El coche eléctrico comienza a consolidarse como una alternativa real en el mercado automovilístico español, impulsado sobre todo por razones económicas. Un informe elaborado por la consultora Sigma Dos para la patronal Faconauto señala que el principal motivo por el que los ciudadanos se plantean la adquisición de un vehículo electrificado —ya sea híbrido enchufable o 100% eléctrico— es el ahorro en combustible. Esta razón es mencionada por el 34,2% de las personas encuestadas, muy por delante de otras motivaciones como la preocupación ambiental (22,9%) o la necesidad de adaptarse a las zonas de bajas emisiones (16,9%).
Según recoge la web de BBVA, que ha difundido los datos del estudio, un 31,9% de los participantes se inclinaría hoy por adquirir un coche eléctrico o híbrido enchufable, una cifra superior al 20,8% que optaría por un diésel.
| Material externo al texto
==> src/rtl/pce_pkg.sv <==
package pce_pkg;

  typedef enum logic [1:0] {
    PCE_IDLE = 2'd0,
    PCE_WALK = 2'd1,
    PCE_WAIT = 2'd2
  } pce_state_e;

  function automatic int pce_max(input int a, input int b);
    return (a > b) ? a : b;
  endfunction

endpackage

==> src/rtl/pce_page_ram.sv <==
module pce_page_ram #(
  parameter int DEPTH  = 32,
  parameter int DATA_W = 8
) (
  input  logic                     clk,
  input  logic                     we,
  input  logic [$clog2(DEPTH)-1:0] waddr,
  input  logic [DATA_W-1:0]        wdata,
  input  logic                     re,
  input  logic [$clog2(DEPTH)-1:0] raddr,
  output logic [DATA_W-1:0]        rdata
);

  logic [DATA_W-1:0] mem [DEPTH];
  logic [DATA_W-1:0] rdata_q;

  always_ff @(posedge clk) begin
    if (we) mem[waddr] <= wdata;
  end

  always_ff @(posedge clk) begin
    if (re) rdata_q <= mem[raddr];
  end

  assign rdata = rdata_q;

endmodule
Aunque los motores de gasolina aún lideran con un 36,4%, las opciones electrificadas siguen ganando terreno.
El informe también identifica los principales frenos que dificultan la expansión de la movilidad eléctrica en el país. El precio de compra (19,2%), la autonomía limitada de los vehículos (18,3%) y la incertidumbre tecnológica (14,4%) encabezan la lista. A esto se suman la escasez de infraestructuras de recarga (8,9%), las complicaciones para instalar puntos de carga domésticos (8,5%) y la falta de información clara (6,5%).
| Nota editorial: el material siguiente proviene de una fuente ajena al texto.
**config.mk**
```make
export PLATFORM = sky130hd
export DESIGN_NAME = uart_lpbk_mirror
export DESIGN_NICKNAME = d
export VERILOG_FILES = /design/src/rtl/uart_lpbk_pkg.sv /design/src/rtl/lpbk_modem_mirror.sv /design/src/rtl/lpbk_brk_edge.sv /design/src/rtl/lpbk_rx_arb.sv /design/src/rtl/uart_lpbk_mirror.sv
export SDC_FILE = /design/constraint.sdc
export NUM_CORES = 1
export LEC_CHECK = 0
export ABC_CLOCK_PERIOD_IN_PS = 2500
export CORE_UTILIZATION = 41
export DETAILED_ROUTE_END_ITERATION = 10
export PLACE_DENSITY_LB_ADDON = 0.12
export SLEW_MARGIN = 40
export SYNTH_ARGS = -nofsm -noshare
export SYNTH_HDL_FRONTEND = slang
export SYNTH_HIERARCHICAL = 1
export SYNTH_SLANG_ARGS = --single-unit
```
**constraint.sdc**
```tcl
create_clock -name clk -period 2.5 [get_ports clk]
set_input_delay 0.5 -clock clk [delete_from_list [all_inputs] [get_ports clk]]
set_output_delay 0.5 -clock clk [all_outputs]
set_load 0.01 [all_outputs]
```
“Estamos asistiendo a un cambio de mentalidad. El ahorro se impone como el argumento principal y eso puede marcar un punto de inflexión para acelerar el proceso de electrificación del parque”, ha afirmado José Ignacio Moya, director general de Faconauto.
En su análisis, Moya también ha subrayado el papel estratégico de los concesionarios en esta transición: “Son ellos quienes acompañan a las personas en la toma de decisiones, explican las distintas tecnologías y generan confianza. Si queremos que el coche eléctrico llegue a más hogares, hay que reforzar su función como agentes clave de esta transformación”.
El director general de Faconauto considera que el sector ha entrado en una nueva etapa: “Hemos pasado de la curiosidad al interés real, y de ahí a una intención de compra cada vez más firme. Lo que hace unos años parecía una posibilidad remota, hoy ya es una opción viable para muchas familias”.
En este sentido, Moya hace un llamamiento a la acción: “Conocemos los factores que impulsan y los que frenan la decisión de compra. Si el ahorro es el motor, debemos crear un entorno que lo potencie: ayudas públicas eficaces, mayor visibilidad de la oferta eléctrica, más puntos de recarga y un compromiso firme con el rol asesor de los concesionarios”. El estudio, en el que participaron 5.000 personas de todos los perfiles sociodemográficos y regiones del país, constituye el mayor análisis demoscópico sobre hábitos de compra en concesionarios realizado hasta la fecha en España.